**** Entries supplied

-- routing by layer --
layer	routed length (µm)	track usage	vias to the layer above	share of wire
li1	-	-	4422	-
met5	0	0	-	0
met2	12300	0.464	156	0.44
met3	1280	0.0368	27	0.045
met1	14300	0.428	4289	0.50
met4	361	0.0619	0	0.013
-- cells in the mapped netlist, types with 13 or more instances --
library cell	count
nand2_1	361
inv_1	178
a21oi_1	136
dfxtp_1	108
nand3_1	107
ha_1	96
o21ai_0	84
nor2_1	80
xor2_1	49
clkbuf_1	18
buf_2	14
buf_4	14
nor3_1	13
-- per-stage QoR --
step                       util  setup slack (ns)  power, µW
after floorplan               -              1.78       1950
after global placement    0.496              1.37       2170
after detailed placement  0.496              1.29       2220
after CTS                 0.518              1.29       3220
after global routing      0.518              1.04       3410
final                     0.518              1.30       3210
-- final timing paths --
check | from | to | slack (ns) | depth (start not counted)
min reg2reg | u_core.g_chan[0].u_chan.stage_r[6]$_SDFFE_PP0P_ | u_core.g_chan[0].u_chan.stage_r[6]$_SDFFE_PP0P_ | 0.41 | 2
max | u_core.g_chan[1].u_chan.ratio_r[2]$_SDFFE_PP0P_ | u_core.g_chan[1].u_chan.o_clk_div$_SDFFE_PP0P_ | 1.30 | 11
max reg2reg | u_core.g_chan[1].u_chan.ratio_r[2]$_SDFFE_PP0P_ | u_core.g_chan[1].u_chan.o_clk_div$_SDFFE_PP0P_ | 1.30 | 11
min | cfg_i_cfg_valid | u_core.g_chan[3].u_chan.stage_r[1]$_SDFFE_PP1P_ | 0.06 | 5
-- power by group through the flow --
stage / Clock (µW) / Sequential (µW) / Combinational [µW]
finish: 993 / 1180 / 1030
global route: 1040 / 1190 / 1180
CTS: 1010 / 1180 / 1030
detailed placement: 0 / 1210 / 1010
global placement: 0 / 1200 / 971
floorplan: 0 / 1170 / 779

********
**** Entries supplied

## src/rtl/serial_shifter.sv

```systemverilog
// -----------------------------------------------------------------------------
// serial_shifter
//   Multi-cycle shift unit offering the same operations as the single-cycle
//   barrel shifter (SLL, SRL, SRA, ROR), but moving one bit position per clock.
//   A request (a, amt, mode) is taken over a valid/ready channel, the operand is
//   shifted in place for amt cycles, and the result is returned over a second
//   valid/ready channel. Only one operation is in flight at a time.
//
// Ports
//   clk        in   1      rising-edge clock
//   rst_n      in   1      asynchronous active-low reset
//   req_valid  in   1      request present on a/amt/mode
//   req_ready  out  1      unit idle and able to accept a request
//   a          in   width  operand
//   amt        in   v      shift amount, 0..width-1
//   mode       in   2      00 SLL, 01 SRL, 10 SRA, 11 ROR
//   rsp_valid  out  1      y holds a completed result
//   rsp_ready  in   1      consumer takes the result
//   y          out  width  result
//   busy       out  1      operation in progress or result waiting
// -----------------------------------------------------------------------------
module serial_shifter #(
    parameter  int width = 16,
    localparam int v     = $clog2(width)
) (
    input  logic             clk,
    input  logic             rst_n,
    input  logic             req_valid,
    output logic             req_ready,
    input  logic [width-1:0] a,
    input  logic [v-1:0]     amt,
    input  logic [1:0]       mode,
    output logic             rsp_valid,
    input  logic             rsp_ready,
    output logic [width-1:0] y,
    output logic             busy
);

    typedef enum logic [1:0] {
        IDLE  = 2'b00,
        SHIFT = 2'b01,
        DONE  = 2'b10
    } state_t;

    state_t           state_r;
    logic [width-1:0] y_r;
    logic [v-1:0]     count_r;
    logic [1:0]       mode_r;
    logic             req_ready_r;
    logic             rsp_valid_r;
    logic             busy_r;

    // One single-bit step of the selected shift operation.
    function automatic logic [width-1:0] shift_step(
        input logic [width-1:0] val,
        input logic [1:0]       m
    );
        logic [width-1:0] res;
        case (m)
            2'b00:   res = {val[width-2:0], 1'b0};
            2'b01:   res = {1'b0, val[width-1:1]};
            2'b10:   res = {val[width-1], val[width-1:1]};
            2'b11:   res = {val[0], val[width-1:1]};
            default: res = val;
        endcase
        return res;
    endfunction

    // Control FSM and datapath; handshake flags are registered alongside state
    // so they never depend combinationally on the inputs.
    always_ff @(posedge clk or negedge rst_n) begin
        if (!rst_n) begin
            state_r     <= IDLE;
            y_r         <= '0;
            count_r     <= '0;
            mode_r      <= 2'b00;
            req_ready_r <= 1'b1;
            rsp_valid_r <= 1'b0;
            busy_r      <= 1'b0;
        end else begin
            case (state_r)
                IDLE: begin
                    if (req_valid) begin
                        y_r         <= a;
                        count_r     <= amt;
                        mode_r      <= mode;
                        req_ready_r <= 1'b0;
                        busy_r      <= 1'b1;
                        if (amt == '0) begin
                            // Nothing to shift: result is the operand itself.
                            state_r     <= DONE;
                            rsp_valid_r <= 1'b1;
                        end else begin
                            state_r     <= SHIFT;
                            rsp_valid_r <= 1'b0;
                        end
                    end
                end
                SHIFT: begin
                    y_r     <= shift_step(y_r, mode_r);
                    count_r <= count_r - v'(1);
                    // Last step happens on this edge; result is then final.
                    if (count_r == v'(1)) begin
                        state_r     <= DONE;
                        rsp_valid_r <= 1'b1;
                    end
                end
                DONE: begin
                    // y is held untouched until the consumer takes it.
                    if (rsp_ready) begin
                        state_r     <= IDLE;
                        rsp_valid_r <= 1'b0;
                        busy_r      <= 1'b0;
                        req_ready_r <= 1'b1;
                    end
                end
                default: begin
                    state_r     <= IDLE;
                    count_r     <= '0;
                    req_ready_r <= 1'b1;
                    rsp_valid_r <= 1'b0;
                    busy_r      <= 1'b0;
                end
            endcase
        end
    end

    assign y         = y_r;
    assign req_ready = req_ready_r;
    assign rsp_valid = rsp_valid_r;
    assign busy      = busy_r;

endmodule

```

********

Problem details:
Retype exactly the lines above, from the one with "stage / Clock" through the one with "floorplan: 0 / 1170 / 779", inclusive.

Your solution:
stage / Clock (µW) / Sequential (µW) / Combinational [µW]
finish: 993 / 1180 / 1030
global route: 1040 / 1190 / 1180
CTS: 1010 / 1180 / 1030
detailed placement: 0 / 1210 / 1010
global placement: 0 / 1200 / 971
floorplan: 0 / 1170 / 779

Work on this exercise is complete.